6.7 Conclusion

Multiple imputation is not a quick automatic fix. Creating good imputations requires substantive knowledge about the data paired with some healthy statistical judgement. Impute close to the data. Real data are richer and more complex than the statistical models applied to them. Ideally, the imputed values should look like real data in every respect, especially if multiple models are to be fit on the imputed data. Keep the following points in mind:

  • Plan time to create the imputed datasets. As a rule of thumb, reserve for imputation 5% of the time needed to collect the data.

  • Check the modeling choices in Section 6.1. Though the software defaults are often reasonable, they may not work for the particular data.

  • Use MAR as a starting point using the strategy outlined in Section 6.2.

  • Choose the imputation methods and set the predictors using the strategies outlined in Section 6.3.

  • If the data contain derived variables that are not needed for imputation, impute the originals and calculate the derived variables afterward.

  • Use passive imputation if you need the derived variables during imputation. Carefully specify the predictor matrix to avoid feedback loops. See Section 6.4.

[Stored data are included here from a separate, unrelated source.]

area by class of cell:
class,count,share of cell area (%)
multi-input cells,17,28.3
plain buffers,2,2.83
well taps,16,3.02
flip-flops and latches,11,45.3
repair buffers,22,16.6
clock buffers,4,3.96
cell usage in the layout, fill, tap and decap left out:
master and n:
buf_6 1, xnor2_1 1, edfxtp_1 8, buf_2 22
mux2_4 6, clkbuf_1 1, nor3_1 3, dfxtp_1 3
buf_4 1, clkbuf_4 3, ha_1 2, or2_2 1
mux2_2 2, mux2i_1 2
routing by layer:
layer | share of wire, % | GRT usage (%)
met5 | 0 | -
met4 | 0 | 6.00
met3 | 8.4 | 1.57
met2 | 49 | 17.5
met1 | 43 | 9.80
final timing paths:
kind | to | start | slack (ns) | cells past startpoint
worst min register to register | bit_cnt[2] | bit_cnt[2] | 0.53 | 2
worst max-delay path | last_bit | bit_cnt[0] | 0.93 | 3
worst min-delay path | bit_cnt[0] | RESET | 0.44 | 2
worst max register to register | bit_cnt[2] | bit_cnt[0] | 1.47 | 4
### src/hdl/mem_pkg.sv
package mem_pkg;

    // 4 KiB byte address space
    typedef logic [11:0] byte_addr_t;

    // word address into the backing memory
    typedef logic [9:0] mem_addr_t;

    // word position within a cache line
    typedef logic [1:0] beat_t;

endpackage

### src/hdl/cache_ctrl.sv
module cache_ctrl (
    input  logic                  clk,
    input  logic                  rstn,
    input  logic                  not_empty,
    input  cache_pkg::access_op_e head_op,
    input  mem_pkg::byte_addr_t   head_addr,
    input  cache_pkg::word_t      head_wdata,
    output logic                  pop,
    input  logic                  hit,
    input  logic                  refill_done,
    output logic                  refill_start,
    output logic                  lookup_en,
    output cache_pkg::access_op_e cur_op,
    output mem_pkg::byte_addr_t   cur_addr,
    output cache_pkg::word_t      cur_wdata,
    output logic                  mem_we,
    output logic                  resp_valid,
    output logic                  resp_hit,
    input  cache_pkg::word_t      load_data,
    output cache_pkg::word_t      resp_rdata
);
    import cache_pkg::*;

    cache_state_e state;
    cache_state_e state_next;
    logic         is_store;
    logic         missed;
    logic         resp_load;

    assign is_store = cur_op inside {op_store_byte, op_store_half, op_store_word};
    assign pop      = (state == st_idle) && not_empty;

    // store hit merges into the line while the same store writes through
    assign lookup_en    = (state == st_lookup) && hit && is_store;
    assign mem_we       = (state == st_lookup) && is_store;
    assign refill_start = (state == st_lookup) && !hit && !is_store;

    // data store captures the load field on the edge leaving lookup
    assign resp_rdata = resp_load ? load_data : '0;

    always_comb begin
        state_next = state;
        case (state)
            st_idle: begin
                if (pop) begin
                    state_next = st_lookup;
                end
            end
            st_lookup: begin
                state_next = refill_start ? st_refill : st_respond;
            end
            st_refill: begin
                // back to lookup, which now hits the installed line
                if (refill_done) begin
                    state_next = st_lookup;
                end
            end
            default: begin
                state_next = st_idle;
            end
        endcase
    end

    always_ff @(posedge clk) begin
        if (pop) begin
            cur_op    <= head_op;
            cur_addr  <= head_addr;
            cur_wdata <= head_wdata;
        end
    end

    always_ff @(posedge clk or negedge rstn) begin
        if (!rstn) begin
            state      <= st_idle;
            missed     <= 1'b0;
            resp_valid <= 1'b0;
            resp_hit   <= 1'b0;
            resp_load  <= 1'b0;
        end else begin
            state      <= state_next;
            resp_valid <= 1'b0;
            if (pop) begin
                missed <= 1'b0;
            end
            if (refill_start) begin
                missed <= 1'b1;
            end
            if ((state == st_lookup) && !refill_start) begin
                resp_valid <= 1'b1;
                // a refilled load reports its original miss
                resp_hit   <= hit && !missed;
                resp_load  <= !is_store;
            end
        end
    end

endmodule
File: config.mk
export PLATFORM = sky130hd
export DESIGN_NAME = icache_lookup
export DESIGN_NICKNAME = d
export VERILOG_FILES = /design/src/hw/icache_pkg.sv /design/src/hw/icache_lookup.sv
export SDC_FILE = /design/constraint.sdc
export NUM_CORES = 1
export LEC_CHECK = 0
export BUFFER_PORTS_ARGS = -buffer_cell sky130_fd_sc_hd__buf_2
export CORE_MARGIN = 3
export CORE_UTILIZATION = 43
export DETAILED_ROUTE_END_ITERATION = 8
export PLACE_DENSITY_LB_ADDON = 0.25
export RECOVER_POWER = 100
export SLEW_MARGIN = 20
export SYNTH_ARGS = -nofsm -noshare
export SYNTH_HDL_FRONTEND = slang
export SYNTH_SLANG_ARGS = --single-unit
File: constraint.sdc
create_clock -name clk -period 18.2 [get_ports clk]
set_input_delay 3.64 -clock clk [delete_from_list [all_inputs] [get_ports clk]]
set_output_delay 3.64 -clock clk [all_outputs]
set_load 0.1 [all_outputs]
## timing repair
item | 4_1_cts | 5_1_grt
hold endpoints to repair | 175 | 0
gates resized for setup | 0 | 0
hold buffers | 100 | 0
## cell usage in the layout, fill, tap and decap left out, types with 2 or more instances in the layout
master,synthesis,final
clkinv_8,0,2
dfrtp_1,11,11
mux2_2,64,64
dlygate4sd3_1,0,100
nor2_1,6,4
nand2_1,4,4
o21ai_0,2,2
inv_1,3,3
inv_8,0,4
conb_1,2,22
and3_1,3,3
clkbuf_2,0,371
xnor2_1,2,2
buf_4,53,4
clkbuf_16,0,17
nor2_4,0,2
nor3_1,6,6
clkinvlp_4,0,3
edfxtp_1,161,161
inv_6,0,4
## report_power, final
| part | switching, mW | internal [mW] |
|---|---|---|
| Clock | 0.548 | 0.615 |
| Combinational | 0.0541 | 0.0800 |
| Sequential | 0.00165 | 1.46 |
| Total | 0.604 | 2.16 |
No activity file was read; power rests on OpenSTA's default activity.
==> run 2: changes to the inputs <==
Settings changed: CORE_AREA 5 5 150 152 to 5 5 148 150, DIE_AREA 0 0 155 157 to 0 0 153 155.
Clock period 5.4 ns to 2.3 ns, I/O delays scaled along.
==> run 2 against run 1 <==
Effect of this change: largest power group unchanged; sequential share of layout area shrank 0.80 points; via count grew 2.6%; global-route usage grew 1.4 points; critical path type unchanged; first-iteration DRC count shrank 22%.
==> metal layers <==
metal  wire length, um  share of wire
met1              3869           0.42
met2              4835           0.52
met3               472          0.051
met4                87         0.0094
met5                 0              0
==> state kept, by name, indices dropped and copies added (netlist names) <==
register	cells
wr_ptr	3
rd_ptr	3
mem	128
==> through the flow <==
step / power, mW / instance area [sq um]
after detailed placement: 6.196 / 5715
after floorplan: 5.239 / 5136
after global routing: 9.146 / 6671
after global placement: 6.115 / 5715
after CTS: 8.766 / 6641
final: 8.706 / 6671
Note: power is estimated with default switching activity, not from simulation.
`config.mk`:
```
export PLATFORM = sky130hd
export DESIGN_NAME = cpu_core
export DESIGN_NICKNAME = d
export VERILOG_FILES = /design/src/source/cpu_pkg.sv /design/src/source/cpu_core.sv /design/src/source/cpu_datapath.sv /design/src/source/cpu_control.sv /design/src/source/cpu_decode.sv /design/src/source/cpu_alu.sv
export VERILOG_INCLUDE_DIRS = /design/src /design/src/source
export SDC_FILE = /design/constraint.sdc
export NUM_CORES = 1
export LEC_CHECK = 0
export ABC_AREA = 1
export CELL_PAD_IN_SITES_DETAIL_PLACEMENT = 2
export CELL_PAD_IN_SITES_GLOBAL_PLACEMENT = 2
export CORE_MARGIN = 2
export CORE_UTILIZATION = 37
export CTS_BUF_LIST = sky130_fd_sc_hd__clkbuf_2 sky130_fd_sc_hd__clkbuf_4 sky130_fd_sc_hd__clkbuf_8
export CTS_CLUSTER_DIAMETER = 80
export DETAILED_ROUTE_END_ITERATION = 7
export DONT_BUFFER_PORTS = 1
export GPL_TIMING_DRIVEN = 0
export HOLD_SLACK_MARGIN = 0.02
export PLACE_DENSITY_LB_ADDON = 0.1
export SLEW_MARGIN = 20
export SYNTH_ARGS = -nofsm -noshare
export SYNTH_HDL_FRONTEND = slang
export SYNTH_SLANG_ARGS = --single-unit
```
`constraint.sdc`:
```
create_clock -name i_clock -period 5.25 [get_ports i_clock]
set_input_delay 0.7875 -clock i_clock [delete_from_list [all_inputs] [get_ports i_clock]]
set_output_delay 0.7875 -clock i_clock [all_outputs]
set_load 0.02 [all_outputs]
```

  • Monitor convergence of the MICE algorithm for aberrant patterns, especially if the rate of missing data is high or if there are dependencies in the data. See Sections 4.5.6 and 6.5.2.

  • Make liberal use of diagnostic graphs to compare the observed and the imputed data. Convince yourself that the imputed values could have been real data, had they not been missing. See Section 6.6.

Nguyen, Carlin, and Lee (2017) present a concise overview of methodologies to check the quality of the imputation model. In addition to the points mentioned above, the authors advice the application of posterior predictive checks, the evaluation of the effect of the target analysis when making judgements about model adequacy, and the application of a wide range of methodologies to check imputation models.